> **TASK PROMPT**
Wherever the word "cycle" appears in the entries, copy the whole line.

(Excerpts from a dataset)
------

`src/rtl/hc_csr_bank_if.sv`:
```
// MMIO request/response bundle between the CCI-P shim and hc_csr_bank.
// addr is the header word address (byte offset >> 2).
interface hc_csr_bank_if;
  logic        mmio_wr_valid;
  logic        mmio_rd_valid;
  logic [15:0] addr;
  logic [8:0]  tid;
  logic [63:0] data;
  logic        rsp_valid;
  logic [8:0]  rsp_tid;
  logic [63:0] rsp_data;

  modport master (
    output mmio_wr_valid, mmio_rd_valid, addr, tid, data,
    input  rsp_valid, rsp_tid, rsp_data
  );

  modport slave (
    input  mmio_wr_valid, mmio_rd_valid, addr, tid, data,
    output rsp_valid, rsp_tid, rsp_data
  );
endinterface

```
`src/rtl/hc_csr_bank.sv`:
```
// HardCloud MMIO register bank: DSM base, control, buffer descriptors and start/stop FSM.
// Define HC_CSR_READBACK_EN to make every mapped register readable; otherwise only status reads back.
module hc_csr_bank #(
  parameter int          NUM_BUFFERS = 2,
  parameter logic [15:0] BUF_BASE    = 16'h120,
  parameter logic [15:0] DSM_ADDR    = 16'h110,
  parameter logic [15:0] CTL_ADDR    = 16'h118,
  parameter logic [15:0] STS_ADDR    = 16'h100
) (
  input  logic                clk,
  input  logic                reset,
  hc_csr_bank_if.slave        mmio,
  output logic [63:0]         dsm_base,
  output logic [63:0]         buf_addr [NUM_BUFFERS],
  output logic [31:0]         buf_size [NUM_BUFFERS],
  output logic                acc_reset,
  output logic                acc_start,
  input  logic                acc_done,
  output logic [2:0]          state
);

  typedef enum logic [2:0] {
    S_RESET = 3'd0,
    S_READY = 3'd1,
    S_RUN   = 3'd2,
    S_DONE  = 3'd3,
    S_STOP  = 3'd4
  } state_e;

  localparam logic [17:0] BUF_B    = {2'b00, BUF_BASE};
  localparam logic [17:0] DSM_B    = {2'b00, DSM_ADDR};
  localparam logic [17:0] CTL_B    = {2'b00, CTL_ADDR};
  localparam logic [17:0] STS_B    = {2'b00, STS_ADDR};
  localparam logic [17:0] BUF_SPAN = 18'(16 * NUM_BUFFERS);

  state_e      state_q, state_d;
  logic        done_sticky_q, done_sticky_d;
  logic        acc_start_q, acc_start_d;
  logic [63:0] dsm_base_q, dsm_base_d;
  logic [63:0] buf_addr_q [NUM_BUFFERS];
  logic [63:0] buf_addr_d [NUM_BUFFERS];
  logic [31:0] buf_size_q [NUM_BUFFERS];
  logic [31:0] buf_size_d [NUM_BUFFERS];
  logic        rsp_valid_q, rsp_valid_d;
  logic [8:0]  rsp_tid_q, rsp_tid_d;
  logic [63:0] rsp_data_q, rsp_data_d;

  logic [17:0] byte_off;
  logic [17:0] buf_off;
  logic [3:0]  buf_idx;
  logic        decoded;
  logic        in_buf;
  logic        hit_dsm, hit_ctl, hit_sts, hit_buf_addr, hit_buf_size;
  logic        ctl_wr;

  // Only the upper CSR window (byte offset >= 0x100) is decoded at all.
  assign byte_off     = {mmio.addr, 2'b00};
  assign decoded      = byte_off >= 18'h100;
  assign buf_off      = byte_off - BUF_B;
  assign in_buf       = decoded && (byte_off >= BUF_B) && (buf_off < BUF_SPAN);
  assign buf_idx      = buf_off[7:4];
  assign hit_buf_addr = in_buf && (buf_off[3:0] == 4'h0);
  assign hit_buf_size = in_buf && (buf_off[3:0] == 4'h8);
  assign hit_dsm      = decoded && (byte_off == DSM_B);
  assign hit_ctl      = decoded && (byte_off == CTL_B);
  assign hit_sts      = decoded && (byte_off == STS_B);
  assign ctl_wr       = mmio.mmio_wr_valid && hit_ctl;

  always_comb begin
    dsm_base_d = dsm_base_q;
    buf_addr_d = buf_addr_q;
    buf_size_d = buf_size_q;
    if (mmio.mmio_wr_valid) begin
      if (hit_dsm) dsm_base_d = mmio.data;
      for (int i = 0; i < NUM_BUFFERS; i++) begin
        if (buf_idx == 4'(i)) begin
          if (hit_buf_addr) buf_addr_d[i] = mmio.data;
          if (hit_buf_size) buf_size_d[i] = mmio.data[31:0];
        end
      end
    end
  end

  // A CTL write takes priority over acc_done in the same cycle.
  always_comb begin
    state_d       = state_q;
    done_sticky_d = done_sticky_q;
    acc_start_d   = 1'b0;
    if (ctl_wr) begin
      case (mmio.data[31:0])
        32'h0: state_d = S_RESET;
        32'h1: if (state_q inside {S_RESET, S_DONE, S_STOP}) state_d = S_READY;
        32'h3: if (state_q == S_READY) begin
          state_d     = S_RUN;
          acc_start_d = 1'b1;
        end
        32'h7: if (state_q inside {S_RUN, S_DONE}) begin
          state_d = S_STOP;
          if (state_q == S_RUN && acc_done) done_sticky_d = 1'b1;
        end
        default: ;
      endcase
    end else if (acc_done && state_q == S_RUN) begin
      state_d       = S_DONE;
      done_sticky_d = 1'b1;
    end
    if (state_d == S_RESET || (state_d == S_RUN && state_q != S_RUN)) done_sticky_d = 1'b0;
  end

`ifdef HC_CSR_READBACK_EN
  logic [31:0] ctl_q, ctl_d;

  always_comb begin
    ctl_d = ctl_q;
    if (ctl_wr) ctl_d = mmio.data[31:0];
  end

  always_ff @(posedge clk) begin
    if (reset) ctl_q <= '0;
    else       ctl_q <= ctl_d;
  end
`endif

  // Read data is muxed from pre-write register values, so a same-cycle write is not seen.
  always_comb begin
    rsp_valid_d = mmio.mmio_rd_valid;
    rsp_tid_d   = mmio.tid;
    rsp_data_d  = 64'h0;
    if (hit_sts) rsp_data_d = {60'h0, done_sticky_q, state_q};
`ifdef HC_CSR_READBACK_EN
    if (hit_dsm) rsp_data_d = dsm_base_q;
    if (hit_ctl) rsp_data_d = {32'h0, ctl_q};
    for (int i = 0; i < NUM_BUFFERS; i++) begin
      if (buf_idx == 4'(i)) begin
        if (hit_buf_addr) rsp_data_d = buf_addr_q[i];
        if (hit_buf_size) rsp_data_d = {32'h0, buf_size_q[i]};
      end
    end
`endif
  end

  always_ff @(posedge clk) begin
    if (reset) begin
      state_q       <= S_RESET;
      done_sticky_q <= 1'b0;
      acc_start_q   <= 1'b0;
      dsm_base_q    <= '0;
      for (int i = 0; i < NUM_BUFFERS; i++) begin
        buf_addr_q[i] <= '0;
        buf_size_q[i] <= '0;
      end
      rsp_valid_q   <= 1'b0;
      rsp_tid_q     <= '0;
      rsp_data_q    <= '0;
    end else begin
      state_q       <= state_d;
      done_sticky_q <= done_sticky_d;
      acc_start_q   <= acc_start_d;
      dsm_base_q    <= dsm_base_d;
      buf_addr_q    <= buf_addr_d;
      buf_size_q    <= buf_size_d;
      rsp_valid_q   <= rsp_valid_d;
      rsp_tid_q     <= rsp_tid_d;
      rsp_data_q    <= rsp_data_d;
    end
  end

  assign mmio.rsp_valid = rsp_valid_q;
  assign mmio.rsp_tid   = rsp_tid_q;
  assign mmio.rsp_data  = rsp_data_q;
  assign dsm_base       = dsm_base_q;
  assign buf_addr       = buf_addr_q;
  assign buf_size       = buf_size_q;
  assign acc_reset      = (state_q == S_RESET);
  assign acc_start      = acc_start_q;
  assign state          = state_q;

endmodule

```
`src/flat_wrapper.sv`:
```
// flat-port wrapper written by rule: the top's interface ports become plain ports
module hc_csr_bank_flat 
#(
  parameter int          NUM_BUFFERS = 2,
  parameter logic [15:0] BUF_BASE    = 16'h120,
  parameter logic [15:0] DSM_ADDR    = 16'h110,
  parameter logic [15:0] CTL_ADDR    = 16'h118,
  parameter logic [15:0] STS_ADDR    = 16'h100
)
  (clk, reset, dsm_base, buf_addr, buf_size, acc_reset, acc_start, acc_done, state, mmio_mmio_wr_valid, mmio_mmio_rd_valid, mmio_addr, mmio_tid, mmio_data, mmio_rsp_valid, mmio_rsp_tid, mmio_rsp_data);
  hc_csr_bank_if mmio_i ();
  input  logic clk;
  input  logic reset;
  output logic [63:0] dsm_base;
  output logic [63:0] buf_addr[NUM_BUFFERS];
  output logic [31:0] buf_size[NUM_BUFFERS];
  output logic acc_reset;
  output logic acc_start;
  input  logic acc_done;
  output logic [2:0] state;
  input wire logic [$bits(mmio_i.mmio_wr_valid)-1:0] mmio_mmio_wr_valid;
  input wire logic [$bits(mmio_i.mmio_rd_valid)-1:0] mmio_mmio_rd_valid;
  input wire logic [$bits(mmio_i.addr)-1:0] mmio_addr;
  input wire logic [$bits(mmio_i.tid)-1:0] mmio_tid;
  input wire logic [$bits(mmio_i.data)-1:0] mmio_data;
  output wire logic [$bits(mmio_i.rsp_valid)-1:0] mmio_rsp_valid;
  output wire logic [$bits(mmio_i.rsp_tid)-1:0] mmio_rsp_tid;
  output wire logic [$bits(mmio_i.rsp_data)-1:0] mmio_rsp_data;
  assign mmio_i.mmio_wr_valid = mmio_mmio_wr_valid;
  assign mmio_i.mmio_rd_valid = mmio_mmio_rd_valid;
  assign mmio_i.addr = mmio_addr;
  assign mmio_i.tid = mmio_tid;
  assign mmio_i.data = mmio_data;
  assign mmio_rsp_valid = mmio_i.rsp_valid;
  assign mmio_rsp_tid = mmio_i.rsp_tid;
  assign mmio_rsp_data = mmio_i.rsp_data;
  hc_csr_bank #(.NUM_BUFFERS(NUM_BUFFERS), .BUF_BASE(BUF_BASE), .DSM_ADDR(DSM_ADDR), .CTL_ADDR(CTL_ADDR), .STS_ADDR(STS_ADDR)) u_core (.clk(clk), .reset(reset), .mmio(mmio_i), .dsm_base(dsm_base), .buf_addr(buf_addr), .buf_size(buf_size), .acc_reset(acc_reset), .acc_start(acc_start), .acc_done(acc_done), .state(state));
endmodule
```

------

> **EXPECTED ANSWER**
  // A CTL write takes priority over acc_done in the same cycle.
  // Read data is muxed from pre-write register values, so a same-cycle write is not seen.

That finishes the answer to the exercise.